One of Fazio's patients, 27-year-old Leobardo Segura-Meza, was hospitalized in June with a collapsed lung and is awaiting a transplant.
“Every day I hope that the phone rings telling me to come to the hospital to get my new lungs,” he said in a news release.
Silicosis is not a nationally reportable illness, so most states don't screen for it. Fazio said the California Public Health Department started looking for cases after two workers died of severe silicosis in 2018, but the state doesn't have a mandated surveillance system.
In 2019 and 2020, the California Division of Occupational Safety and Health took air samples from 47 stone fabrication worksites and found that 51% of them and 25% of the employees had silica dust exposure levels above the maximum limit — 50 micrograms per cubic meter of air over an eight-hour workday.

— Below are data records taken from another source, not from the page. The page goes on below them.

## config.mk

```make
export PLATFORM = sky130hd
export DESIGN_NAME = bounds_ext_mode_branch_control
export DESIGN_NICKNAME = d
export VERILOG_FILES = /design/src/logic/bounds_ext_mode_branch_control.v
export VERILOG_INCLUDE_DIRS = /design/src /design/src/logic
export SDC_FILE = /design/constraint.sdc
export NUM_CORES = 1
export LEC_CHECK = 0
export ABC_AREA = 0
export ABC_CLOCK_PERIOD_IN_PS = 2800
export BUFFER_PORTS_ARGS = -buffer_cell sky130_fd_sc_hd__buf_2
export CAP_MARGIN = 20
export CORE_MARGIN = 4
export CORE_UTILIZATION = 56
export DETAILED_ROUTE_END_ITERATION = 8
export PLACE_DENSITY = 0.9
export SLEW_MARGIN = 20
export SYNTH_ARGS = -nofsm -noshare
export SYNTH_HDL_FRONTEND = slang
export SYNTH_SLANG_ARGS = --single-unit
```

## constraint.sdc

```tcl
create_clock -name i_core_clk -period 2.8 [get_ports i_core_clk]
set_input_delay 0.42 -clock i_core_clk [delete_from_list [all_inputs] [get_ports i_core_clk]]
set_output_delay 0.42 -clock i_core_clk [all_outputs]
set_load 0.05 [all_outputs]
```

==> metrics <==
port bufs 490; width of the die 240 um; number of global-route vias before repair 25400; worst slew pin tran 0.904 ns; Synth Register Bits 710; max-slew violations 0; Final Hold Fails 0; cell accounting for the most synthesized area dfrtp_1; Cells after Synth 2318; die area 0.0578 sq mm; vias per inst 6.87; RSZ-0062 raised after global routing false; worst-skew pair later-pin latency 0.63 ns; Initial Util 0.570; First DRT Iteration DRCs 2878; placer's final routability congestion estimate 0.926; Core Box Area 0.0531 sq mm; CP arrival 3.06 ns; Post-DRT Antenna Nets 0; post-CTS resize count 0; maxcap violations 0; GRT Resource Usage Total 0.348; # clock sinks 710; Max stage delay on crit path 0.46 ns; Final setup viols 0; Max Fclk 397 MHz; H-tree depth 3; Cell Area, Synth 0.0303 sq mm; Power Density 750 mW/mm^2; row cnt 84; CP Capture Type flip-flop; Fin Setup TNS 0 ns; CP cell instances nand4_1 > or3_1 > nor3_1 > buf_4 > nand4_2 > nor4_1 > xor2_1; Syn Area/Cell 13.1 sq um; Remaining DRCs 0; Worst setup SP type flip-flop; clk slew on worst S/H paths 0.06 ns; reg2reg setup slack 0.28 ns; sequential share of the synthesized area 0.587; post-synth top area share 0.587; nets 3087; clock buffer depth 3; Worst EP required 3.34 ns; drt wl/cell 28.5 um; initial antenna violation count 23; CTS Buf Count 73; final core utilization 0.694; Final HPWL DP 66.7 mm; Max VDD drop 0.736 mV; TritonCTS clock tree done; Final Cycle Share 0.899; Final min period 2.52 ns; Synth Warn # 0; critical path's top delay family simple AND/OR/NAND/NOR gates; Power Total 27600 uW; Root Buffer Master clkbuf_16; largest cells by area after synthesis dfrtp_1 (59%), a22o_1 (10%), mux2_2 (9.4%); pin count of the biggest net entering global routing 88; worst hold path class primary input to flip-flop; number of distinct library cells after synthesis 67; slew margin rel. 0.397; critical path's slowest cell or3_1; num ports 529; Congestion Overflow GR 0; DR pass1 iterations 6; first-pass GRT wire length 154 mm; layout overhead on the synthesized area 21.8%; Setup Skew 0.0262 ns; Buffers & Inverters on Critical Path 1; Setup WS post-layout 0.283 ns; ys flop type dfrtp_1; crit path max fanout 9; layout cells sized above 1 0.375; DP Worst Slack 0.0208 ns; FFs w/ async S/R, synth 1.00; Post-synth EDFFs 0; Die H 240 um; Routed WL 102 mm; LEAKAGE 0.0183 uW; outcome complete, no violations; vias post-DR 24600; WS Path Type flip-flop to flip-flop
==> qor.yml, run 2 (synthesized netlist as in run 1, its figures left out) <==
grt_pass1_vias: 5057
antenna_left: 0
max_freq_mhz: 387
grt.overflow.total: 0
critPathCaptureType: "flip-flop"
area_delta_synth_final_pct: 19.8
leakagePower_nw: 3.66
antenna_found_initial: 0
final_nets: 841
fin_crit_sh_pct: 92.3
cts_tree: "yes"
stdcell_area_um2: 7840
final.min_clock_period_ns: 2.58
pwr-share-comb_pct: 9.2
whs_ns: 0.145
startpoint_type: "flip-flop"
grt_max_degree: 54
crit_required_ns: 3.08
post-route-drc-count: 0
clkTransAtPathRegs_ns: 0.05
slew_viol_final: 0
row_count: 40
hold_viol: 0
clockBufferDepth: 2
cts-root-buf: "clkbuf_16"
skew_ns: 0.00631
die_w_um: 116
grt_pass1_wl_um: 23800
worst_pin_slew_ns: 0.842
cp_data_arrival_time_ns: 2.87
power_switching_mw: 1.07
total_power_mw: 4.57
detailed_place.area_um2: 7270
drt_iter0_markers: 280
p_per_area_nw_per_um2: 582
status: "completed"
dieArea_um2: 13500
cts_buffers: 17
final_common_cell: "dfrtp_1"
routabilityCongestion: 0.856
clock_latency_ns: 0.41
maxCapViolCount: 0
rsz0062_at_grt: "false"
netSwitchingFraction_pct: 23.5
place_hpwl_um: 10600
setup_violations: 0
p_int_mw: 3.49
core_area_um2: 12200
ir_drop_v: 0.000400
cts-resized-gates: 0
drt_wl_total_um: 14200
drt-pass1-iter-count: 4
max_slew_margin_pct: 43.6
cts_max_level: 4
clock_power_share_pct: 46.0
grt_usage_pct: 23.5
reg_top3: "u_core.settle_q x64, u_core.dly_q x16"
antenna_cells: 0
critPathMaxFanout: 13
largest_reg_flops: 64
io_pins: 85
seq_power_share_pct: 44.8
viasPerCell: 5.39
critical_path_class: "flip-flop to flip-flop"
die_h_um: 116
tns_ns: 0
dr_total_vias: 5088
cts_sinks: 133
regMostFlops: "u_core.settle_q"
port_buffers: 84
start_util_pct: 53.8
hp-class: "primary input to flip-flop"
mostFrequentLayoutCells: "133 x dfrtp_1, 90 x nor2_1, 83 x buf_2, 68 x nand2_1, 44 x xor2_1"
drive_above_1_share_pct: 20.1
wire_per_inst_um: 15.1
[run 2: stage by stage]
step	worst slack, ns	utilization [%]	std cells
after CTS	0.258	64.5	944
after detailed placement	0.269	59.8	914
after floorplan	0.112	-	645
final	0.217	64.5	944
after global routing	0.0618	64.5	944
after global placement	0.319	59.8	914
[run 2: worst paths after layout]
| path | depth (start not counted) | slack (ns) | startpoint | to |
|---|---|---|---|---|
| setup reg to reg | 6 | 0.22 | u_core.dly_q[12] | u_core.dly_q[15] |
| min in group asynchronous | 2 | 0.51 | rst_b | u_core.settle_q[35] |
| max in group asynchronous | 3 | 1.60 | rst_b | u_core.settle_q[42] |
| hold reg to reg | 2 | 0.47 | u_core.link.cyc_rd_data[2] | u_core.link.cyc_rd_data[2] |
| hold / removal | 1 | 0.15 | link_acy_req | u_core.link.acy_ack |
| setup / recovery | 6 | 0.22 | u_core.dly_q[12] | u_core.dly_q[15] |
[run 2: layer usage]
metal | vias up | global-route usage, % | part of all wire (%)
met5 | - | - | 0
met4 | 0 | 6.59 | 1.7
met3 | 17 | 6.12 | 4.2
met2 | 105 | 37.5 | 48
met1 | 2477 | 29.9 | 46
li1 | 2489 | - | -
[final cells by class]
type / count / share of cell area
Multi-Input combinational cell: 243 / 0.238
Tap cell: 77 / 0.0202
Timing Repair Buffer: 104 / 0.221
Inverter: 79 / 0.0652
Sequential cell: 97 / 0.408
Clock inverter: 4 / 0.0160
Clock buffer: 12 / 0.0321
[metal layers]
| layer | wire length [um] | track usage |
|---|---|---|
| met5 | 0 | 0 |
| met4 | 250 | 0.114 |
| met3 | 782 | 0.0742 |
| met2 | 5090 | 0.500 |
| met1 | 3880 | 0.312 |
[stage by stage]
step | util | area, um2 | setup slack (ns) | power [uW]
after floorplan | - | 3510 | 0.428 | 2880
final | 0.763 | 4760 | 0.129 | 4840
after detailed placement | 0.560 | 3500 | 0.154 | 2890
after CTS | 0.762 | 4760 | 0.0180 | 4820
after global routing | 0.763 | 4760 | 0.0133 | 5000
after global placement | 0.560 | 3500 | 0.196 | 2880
--- src/rtl/clkgen_pkg.sv ---
// constants and carrier types for the clock generator control block
package clkgen_pkg;
    // register offsets
    localparam logic [2:0] OFF_CTRL   = 3'h0;
    localparam logic [2:0] OFF_BW     = 3'h1;
    localparam logic [2:0] OFF_PROG   = 3'h2;
    localparam logic [2:0] OFF_STATUS = 3'h3;
    // control register bit positions
    localparam int BIT_IRQ_EN  = 7;
    localparam int BIT_LOOP_ON = 5;
    localparam int BIT_BASE_SEL = 4;
    // bandwidth register bit positions
    localparam int BIT_AUTO    = 7;
    localparam int BIT_LOCK    = 6;
    localparam int BIT_ACQ     = 5;
    // status register bit positions
    localparam int BIT_LOCK_CHG = 0;
    localparam int BIT_VCO_USED = 1;
    localparam int BIT_SWITCHING = 2;
    // values after reset
    localparam logic [7:0] RST_PROG = 8'h10;
    localparam logic       RST_AUTO = 1'b0;
    // cycle counts
    localparam logic [1:0] SWITCH_EDGES = 2'h3;
    localparam int         LOCK_WINDOW  = 8;
    localparam int         TRK_TOL      = 0;
    localparam int         UNT_TOL      = 1;
    localparam int         LOCK_TOL     = 0;
    localparam int         UNL_TOL      = 1;
    // nominal centre frequency in hz
    localparam logic [31:0] F_NOM_HZ = 32'h004b_0000;
    // programming register layout
    typedef struct packed {
        logic [3:0] mult_n;  // feedback divide factor
        logic [3:0] mult_l;  // vco range factor
    } prog_t;
    // base clock selector states
    typedef enum logic [1:0] {
        SEL_RUN  = 2'b00,
        SEL_HOLD = 2'b01
    } sel_state_t;
endpackage : clkgen_pkg

--- src/rtl/pll_clock_generator_control.sv ---
// digital control of the crystal/vco base clock generator
module pll_clock_generator_control
    import clkgen_pkg::*;
#(
    parameter int DIV_W = 4  // feedback divider counter width
) (
    input  wire logic        i_clk,
    input  wire logic        i_rst,
    input  wire logic        i_crystal_amp_input,
    input  wire logic        i_vco_clock,
    input  wire logic        i_oscillator_enable_in,
    input  wire logic [2:0]  i_addr,
    input  wire logic [7:0]  i_wdata,
    input  wire logic        i_wr,
    input  wire logic        i_rd,
    output logic [7:0]       o_rdata,
    output logic             o_crystal_amp_output,
    output logic             o_crystal_clock_out,
    output logic             o_base_clock_out,
    output logic             o_pump_up,
    output logic             o_pump_down,
    output logic             o_track_mode,
    output logic [31:0]      o_vco_centre_hz,
    output logic             o_clockgen_cpu_irq
);
    // synchroniser stages for the two outside clocks
    logic [2:0] xtal_sync;        // crystal pin sampled
    logic [2:0] vco_sync;         // vco clock sampled
    logic       osc_en;           // registered oscillator enable
    logic       xtal_edge;        // rising crystal edge, gated
    logic       vco_edge;         // rising vco edge, gated
    // software state
    logic       irq_en;           // lock-change interrupt enable
    logic       loop_power_on;    // loop power request
    logic       base_source_select; // vco requested as source
    logic       auto_mode;        // automatic bandwidth control
    logic       acq_manual;       // acquire/track bit in manual mode
    prog_t      prog;             // n and l factors
    logic       lock_chg;         // sticky lock-change flag
    // loop state
    logic       loop_enabled;     // power on with l nonzero
    logic       vco_wanted;       // effective requested source
    logic       vco_active;       // source currently driving base
    sel_state_t sel_state;        // selector state
    logic [1:0] xtal_cnt;         // crystal edges seen while holding
    logic [1:0] vco_cnt;          // vco edges seen while holding
    logic [DIV_W-1:0] div_cnt;    // feedback divider count
    logic [DIV_W-1:0] div_last;   // terminal count of divider
    logic       fb_edge;          // feedback clock edge
    logic [4:0] win_cnt;          // reference edges in window
    logic [4:0] fb_cnt;           // feedback edges in window
    logic       lock;             // lock indication
    logic       acq_auto;         // detector tracking decision
    logic       acquire_track_bit; // visible mode bit
    logic       lock_prev;        // lock one cycle earlier
    logic       lock_change;      // lock toggled this cycle
    logic       wr_ctrl;          // write to control register
    logic [5:0] diff_abs;         // window count difference
    logic [5:0] fb_total;         // feedback edges, this cycle included
    logic [5:0] ref_total;        // reference edges, this one included

    // crystal runs only while the enable is held
    always_ff @(posedge i_clk) begin
        if (i_rst) begin
            osc_en <= 1'b0;
        end else begin
            osc_en <= i_oscillator_enable_in;
        end
    end

    // two-flop synchronisers plus an edge stage; duty cycle not assumed
    always_ff @(posedge i_clk) begin
        if (i_rst) begin
            xtal_sync <= 3'h0;
            vco_sync  <= 3'h0;
        end else begin
            xtal_sync <= {xtal_sync[1:0], i_crystal_amp_input};
            vco_sync  <= {vco_sync[1:0], i_vco_clock};
        end
    end

    // edges only from the second and third stages
    assign xtal_edge = osc_en && xtal_sync[1] && !xtal_sync[2];
    assign vco_edge  = loop_enabled && vco_sync[1] && !vco_sync[2];

    // crystal clock out and inverting amplifier output
    always_ff @(posedge i_clk) begin
        if (i_rst) begin
            o_crystal_clock_out  <= 1'b0;
            o_crystal_amp_output <= 1'b0;
        end else begin
            o_crystal_clock_out  <= osc_en && xtal_sync[1];
            o_crystal_amp_output <= osc_en && !xtal_sync[1];
        end
    end

    // loop only runs with power on and l nonzero
    assign loop_enabled = loop_power_on && (prog.mult_l != 4'h0);
    assign vco_wanted   = base_source_select && loop_enabled;

    // centre of range frequency
    always_ff @(posedge i_clk) begin
        if (i_rst) begin
            o_vco_centre_hz <= 32'h0000_0000;
        end else begin
            o_vco_centre_hz <= 32'(F_NOM_HZ * prog.mult_l);
        end
    end

    // modulo n feedback divider, n of zero behaves as one
    assign div_last = (prog.mult_n == 4'h0) ? DIV_W'(0) : DIV_W'(prog.mult_n - 4'h1);
    assign fb_edge  = vco_edge && (div_cnt == div_last);

    always_ff @(posedge i_clk) begin
        if (i_rst || !loop_enabled) begin
            div_cnt <= '0;
        end else if (div_cnt > div_last) begin
            div_cnt <= '0;
        end else if (vco_edge) begin
            div_cnt <= (div_cnt >= div_last) ? '0 : div_cnt + DIV_W'(1);
        end
    end

    // phase detector: reference leads gives up, feedback leads gives down
    always_ff @(posedge i_clk) begin
        if (i_rst || !loop_enabled) begin
            o_pump_up   <= 1'b0;
            o_pump_down <= 1'b0;
        end else if ((o_pump_up || xtal_edge) && (o_pump_down || fb_edge)) begin
            o_pump_up   <= 1'b0;
            o_pump_down <= 1'b0;
        end else begin
            o_pump_up   <= o_pump_up || xtal_edge;
            o_pump_down <= o_pump_down || fb_edge;
        end
    end

    // frequency window: count feedback edges over reference edges
    // both counts cover the same half-open window ending at this reference edge
    assign fb_total  = {1'b0, fb_cnt} + (fb_edge ? 6'h01 : 6'h00);
    assign ref_total = {1'b0, win_cnt} + 6'h01;
    assign diff_abs  = (fb_total > ref_total) ? (fb_total - ref_total) : (ref_total - fb_total);

    always_ff @(posedge i_clk) begin
        if (i_rst || !loop_enabled) begin
            win_cnt <= 5'h00;
            fb_cnt  <= 5'h00;
        end else if (xtal_edge && (win_cnt == 5'(LOCK_WINDOW - 1))) begin
            win_cnt <= 5'h00;
            fb_cnt  <= 5'h00; // this edge already counted in the closing window
        end else begin
            win_cnt <= win_cnt + (xtal_edge ? 5'h01 : 5'h00);
            fb_cnt  <= (fb_cnt == 5'h1f) ? fb_cnt : fb_cnt + (fb_edge ? 5'h01 : 5'h00);
        end
    end

    // lock decided once per window, mode too except that an active vco source forces track at once; hysteresis between limits
    always_ff @(posedge i_clk) begin
        if (i_rst || !loop_enabled || !auto_mode) begin
            lock     <= 1'b0;
            acq_auto <= 1'b0;
        end else if (xtal_edge && (win_cnt == 5'(LOCK_WINDOW - 1))) begin
            if (diff_abs <= 6'(LOCK_TOL)) begin
                lock <= 1'b1;
            end else if (diff_abs > 6'(UNL_TOL)) begin
                lock <= 1'b0;
            end
            if (diff_abs <= 6'(TRK_TOL) || vco_active) begin
                acq_auto <= 1'b1;
            end else if (diff_abs > 6'(UNT_TOL)) begin
                acq_auto <= 1'b0;
            end
        end else if (vco_active) begin
            acq_auto <= 1'b1;
        end
    end

    // mode bit: detector in auto, software in manual
    assign acquire_track_bit = auto_mode ? acq_auto : acq_manual;

    // track mode follows the bit while the loop runs, low with the loop off; clear means acquisition
    always_ff @(posedge i_clk) begin
        if (i_rst) begin
            o_track_mode <= 1'b0;
        end else begin
            o_track_mode <= loop_enabled && acquire_track_bit;
        end
    end

    // control register, with source/power interlocks
    assign wr_ctrl = i_wr && (i_addr == OFF_CTRL);

    always_ff @(posedge i_clk) begin
        if (i_rst) begin
            irq_en             <= 1'b0;
            loop_power_on      <= 1'b0;
            base_source_select <= 1'b0;
        end else begin
            if (wr_ctrl) begin
                irq_en <= i_wdata[BIT_IRQ_EN];
                if (i_wdata[BIT_LOOP_ON] != loop_power_on && i_wdata[BIT_BASE_SEL] != base_source_select) begin
                    loop_power_on <= loop_power_on;
                end else if (i_wdata[BIT_BASE_SEL] && !(loop_power_on && prog.mult_l != 4'h0)) begin
                    loop_power_on <= i_wdata[BIT_LOOP_ON];
                end else if (!i_wdata[BIT_LOOP_ON] && base_source_select) begin
                    base_source_select <= i_wdata[BIT_BASE_SEL];
                end else begin
                    loop_power_on      <= i_wdata[BIT_LOOP_ON];
                    base_source_select <= i_wdata[BIT_BASE_SEL];
                end
            end
            // a zero l overrides any select write in the same cycle
            if (prog.mult_l == 4'h0) begin
                base_source_select <= 1'b0;
            end
        end
    end

    // bandwidth and programming registers
    always_ff @(posedge i_clk) begin
        if (i_rst) begin
            auto_mode  <= RST_AUTO;
            acq_manual <= 1'b0;
            prog       <= prog_t'(RST_PROG);
        end else if (i_wr && i_addr == OFF_BW) begin
            auto_mode  <= i_wdata[BIT_AUTO];
            acq_manual <= i_wdata[BIT_ACQ];
        end else if (i_wr && i_addr == OFF_PROG) begin
            prog <= prog_t'(i_wdata);
        end
    end

    // base selector: hold output while three edges of each clock pass, only three crystal edges with the loop off
    always_ff @(posedge i_clk) begin
        if (i_rst) begin
            sel_state  <= SEL_RUN;
            vco_active <= 1'b0;
            xtal_cnt   <= 2'h0;
            vco_cnt    <= 2'h0;
        end else begin
            case (sel_state)
                SEL_RUN: begin
                    xtal_cnt <= 2'h0;
                    vco_cnt  <= 2'h0;
                    if (vco_wanted != vco_active) begin
                        sel_state <= SEL_HOLD;
                    end
                end
                SEL_HOLD: begin
                    if (xtal_edge && xtal_cnt != SWITCH_EDGES) begin
                        xtal_cnt <= xtal_cnt + 2'h1;
                    end
                    if (vco_edge && vco_cnt != SWITCH_EDGES) begin
                        vco_cnt <= vco_cnt + 2'h1;
                    end
                    if (xtal_cnt == SWITCH_EDGES && (vco_cnt == SWITCH_EDGES || !loop_enabled)) begin
                        vco_active <= vco_wanted;
                        sel_state  <= SEL_RUN;
                    end
                end
                default: begin
                    sel_state <= SEL_RUN;
                end
            endcase
        end
    end

    // halve the chosen source; static while switching
    always_ff @(posedge i_clk) begin
        if (i_rst) begin
            o_base_clock_out <= 1'b0;
        end else if (sel_state == SEL_RUN && (vco_active ? vco_edge : xtal_edge)) begin
            o_base_clock_out <= !o_base_clock_out;
        end
    end

    // lock change flag; a toggle beats a software clear
    assign lock_change = lock != lock_prev;

    always_ff @(posedge i_clk) begin
        if (i_rst) begin
            lock_prev <= 1'b0;
            lock_chg  <= 1'b0;
        end else begin
            lock_prev <= lock;
            if (lock_change && auto_mode) begin
                lock_chg <= 1'b1;
            end else if (i_wr && i_addr == OFF_STATUS && i_wdata[BIT_LOCK_CHG]) begin
                lock_chg <= 1'b0;
            end
        end
    end

    // interrupt request, only in automatic mode
    always_ff @(posedge i_clk) begin
        if (i_rst) begin
            o_clockgen_cpu_irq <= 1'b0;
        end else begin
            o_clockgen_cpu_irq <= lock_chg && irq_en && auto_mode;
        end
    end

    // read data one cycle after the strobe, zero otherwise
    always_ff @(posedge i_clk) begin
        if (i_rst || !i_rd) begin
            o_rdata <= 8'h00;
        end else begin
            case (i_addr)
                OFF_CTRL:   o_rdata <= {irq_en, 1'b0, loop_power_on, base_source_select, 4'h0};
                OFF_BW:     o_rdata <= {auto_mode, lock, acquire_track_bit, 5'h00};
                OFF_PROG:   o_rdata <= prog;
                OFF_STATUS: o_rdata <= {5'h00, sel_state == SEL_HOLD, vco_active, lock_chg};
                default:    o_rdata <= 8'h00;
            endcase
        end
    end
endmodule : pll_clock_generator_control

--- config.mk ---
export PLATFORM = sky130hd
export DESIGN_NAME = pll_clock_generator_control
export DESIGN_NICKNAME = d
export VERILOG_FILES = /design/src/rtl/clkgen_pkg.sv /design/src/rtl/pll_clock_generator_control.sv
export SDC_FILE = /design/constraint.sdc
export NUM_CORES = 1
export LEC_CHECK = 0
export BUFFER_PORTS_ARGS = -buffer_cell sky130_fd_sc_hd__buf_2
export CORE_ASPECT_RATIO = 1.2
export CORE_MARGIN = 2
export CORE_UTILIZATION = 40
export CTS_CLUSTER_SIZE = 10
export DETAILED_ROUTE_END_ITERATION = 7
export GPL_ROUTABILITY_DRIVEN = 0
export SLEW_MARGIN = 20
export SYNTH_ARGS = -nofsm -noshare
export SYNTH_HDL_FRONTEND = slang
export SYNTH_SLANG_ARGS = --single-unit
--- constraint.sdc ---
create_clock -name i_clk -period 6.4 [get_ports i_clk]
set_input_delay 0.32 -clock i_clk [delete_from_list [all_inputs] [get_ports i_clk]]
set_output_delay 0.32 -clock i_clk [all_outputs]
set_load 0.05 [all_outputs]
; ---- Word-level counts from Yosys, hierarchy flattened
; Cells that the tools add are included.
; Widths: inputs -> output; s select.
[word_totals]
out_inout_bits = 47
ff_bits = 92
elab_cells = 159
[classes]
bitwise = 3
addsub = 10
multipliers = 1
mux = 25
reduce_logical = 63
n_eq_ne = 21
n_lt_le_gt_ge = 5
[op_table]
columns = op, n
row1 = $pmux 8 s4, 1
row2 = $logic_and 1x1->1, 26
row3 = $mux 1, 14
row4 = $ne 2x2->1 const B, 7
row5 = $reduce_and 2->1, 7
row6 = $pmux 2 s2, 3
row7 = $sub 6x6->6, 2
row8 = $mul 7x4->11 const A, 1
row9 = $add 5x1->5, 2
row10 = $logic_not 1->1, 8
row11 = $logic_not 4->1, 2
row12 = $mux 2, 4
row13 = $mux 4, 2
row14 = $reduce_bool 2->1, 4
row15 = $reduce_or 2->1, 4
row16 = $logic_or 1x1->1, 7
row17 = $add 5x1->6, 1
row18 = $add 5x1->6 const B, 1
row19 = $eq 3x2->1 const B, 2
row20 = $gt 6x1->1 const B, 1
row21 = $gt 6x6->1, 1
row22 = $le 6x1->1 const B, 1
row23 = $mux 6, 1
row24 = $reduce_and 3->1, 2
row25 = 17 further kinds, 24

; ---- Depth between registers and ports, before layout
; Gate-level depths: netlist of run 1.
[logic_depth]
depth_word = 13
ltp_mapped = 17
mapped_depth_nobuf = 16

; ---- Worst setup path before layout of run 1
; OpenSTA, ideal clock, no wires.
[synth_timing]
path_kind = register -> register
startpoint = reg prog[4] in the netlist's numbering
endpoint = reg lock
n_path_buf = 1
setup_ns = 0.088
period_less_slack_ns = 3.604
t_arrival_ns = 3.516
stages_incl_launch_ff = 18
slack_ns = 2.796
path_cell_list = dfxtp_1 -> or2_2 -> nor3b_1 -> a21oi_1 -> ha_1 -> nand4_1 -> nor3_1 -> ha_1 -> ha_1 -> nand3_1 -> xor2_1 -> ha_1 -> clkbuf_1 -> nand2_1 -> o21bai_1 -> a32oi_1 -> nand3_1 -> a311oi_2
[synth_via]
elab_chain_cells = 11
[synth_lines]
columns = item, line_no
row1 = "start, declared", pll_clock_generator_control.sv:38  ; prog_t prog;
row2 = "start signal, assigned", pll_clock_generator_control.sv:224  ; prog <= prog_t'(RST_PROG);
row3 = "start signal, assigned", pll_clock_generator_control.sv:229  ; prog <= prog_t'(i_wdata);
row4 = $sub 4x1->4 or $logic_not 4->1 (tied branches), pll_clock_generator_control.sv:111  ; assign div_last = (prog.mult_n == 4'h0) ? DIV_W'(0) : DIV_W'(prog.mult_n - 4'h1);
row5 = $mux 4 (*), pll_clock_generator_control.sv:111
row6 = $eq 4x4->1 (*), pll_clock_generator_control.sv:112  ; assign fb_edge = vco_edge && (div_cnt == div_last);
row7 = $logic_and 1x1->1 (*), pll_clock_generator_control.sv:112
row8 = $mux 1 (*), pll_clock_generator_control.sv:140  ; assign fb_total = {1'b0, fb_cnt} + (fb_edge ? 6'h01 : 6'h00);
row9 = $add 5x1->6 (*), pll_clock_generator_control.sv:140
row10 = $sub 6x6->6 or $gt 6x6->1 (tied branches), pll_clock_generator_control.sv:142  ; assign diff_abs = (fb_total > ref_total) ? (fb_total - ref_total) : (ref_total - fb_total);
row11 = $mux 6 (*), pll_clock_generator_control.sv:142
row12 = $le 6x1->1 or $gt 6x1->1 (tied branches), "pll_clock_generator_control.sv:163, pll_clock_generator_control.sv:165"
row13 = $reduce_bool 2->1 (no source line), --
row14 = $reduce_and 2->1 (no source line), --
row15 = "end signal, assigned", pll_clock_generator_control.sv:160  ; lock <= 1'b0;
row16 = "end signal, assigned", pll_clock_generator_control.sv:164  ; lock <= 1'b1;
row17 = "end signal, assigned", pll_clock_generator_control.sv:166  ; lock <= 1'b0;
row18 = "end, declared", pll_clock_generator_control.sv:52  ; logic lock;
; Mark *: on every way between the ends. The rest lies on a longest branch, timed or not.
; A chain may end at the register's enable or synchronous reset.

; ---- Final worst setup path of run 1
; Same ends and word-level chain as after synthesis.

As awareness of this hazard has grown, some places are starting to consider policy changes. Los Angeles County is considering a ban on the sale, fabrication and installation of quartz surfaces. And Australia is weighing a total ban on the use of engineered stone.
But the experts interviewed for this article worried that local bans might just push companies to set up shop in different places.
On a national level, the Occupational Safety and Health Administration already requires fabrication shops to use “dust controls” to limit workers’ exposure to silica dust, such as saws with built-in systems that apply water to the blade to prevent dust from flying into the air. If those measures can’t lower silica exposure to safe levels, shops must provide workers with respirator masks.
But workplace safety experts said those interventions aren’t enough.
“I personally have not seen a way that it can be safely done, and I think that we need to really be raising the alarms about how many workers are getting sick from this,” Houlroyd said.
OSHA also requires fabrication shops to measure workers’ exposure to silica if the levels are suspected of being high. Shops are required to offer medical exams to workers exposed to high levels of silica dust for 30 or more days per year. But Fazio said they rarely do so.
“Everyone who works in the industry should get a baseline X-ray and lung function test, and then thereafter every three years, but really, that’s not happening,” she said. “Employers aren’t paying for it. There’s nowhere to go to get those exams.”
Because of that, Fazio added, “I anticipate that a lot of folks are walking around that probably have silicosis and don’t know it yet.”
Houlroyd said few workers get employer-provided medical screenings because small businesses often can't afford them, workers may change jobs before they have a chance to get screened, and some people are reluctant to participate in medical tests, particularly if there is a language barrier.
Fazio suggested that if states were to impose a tax on quartz slabs, that money could go toward better employer screening, prevention and education.
Frank, meanwhile, said companies should be held responsible for cases of silicosis among their workforces.
“This is an absolutely horrible, preventable, work-abusive situation that never should have occurred,” he said.
For people who already have quartz countertops or tables in their homes, the experts said, there is no risk of inhaling silica dust except during the installation process — and even then, a one-time exposure is unlikely to pose a hazard.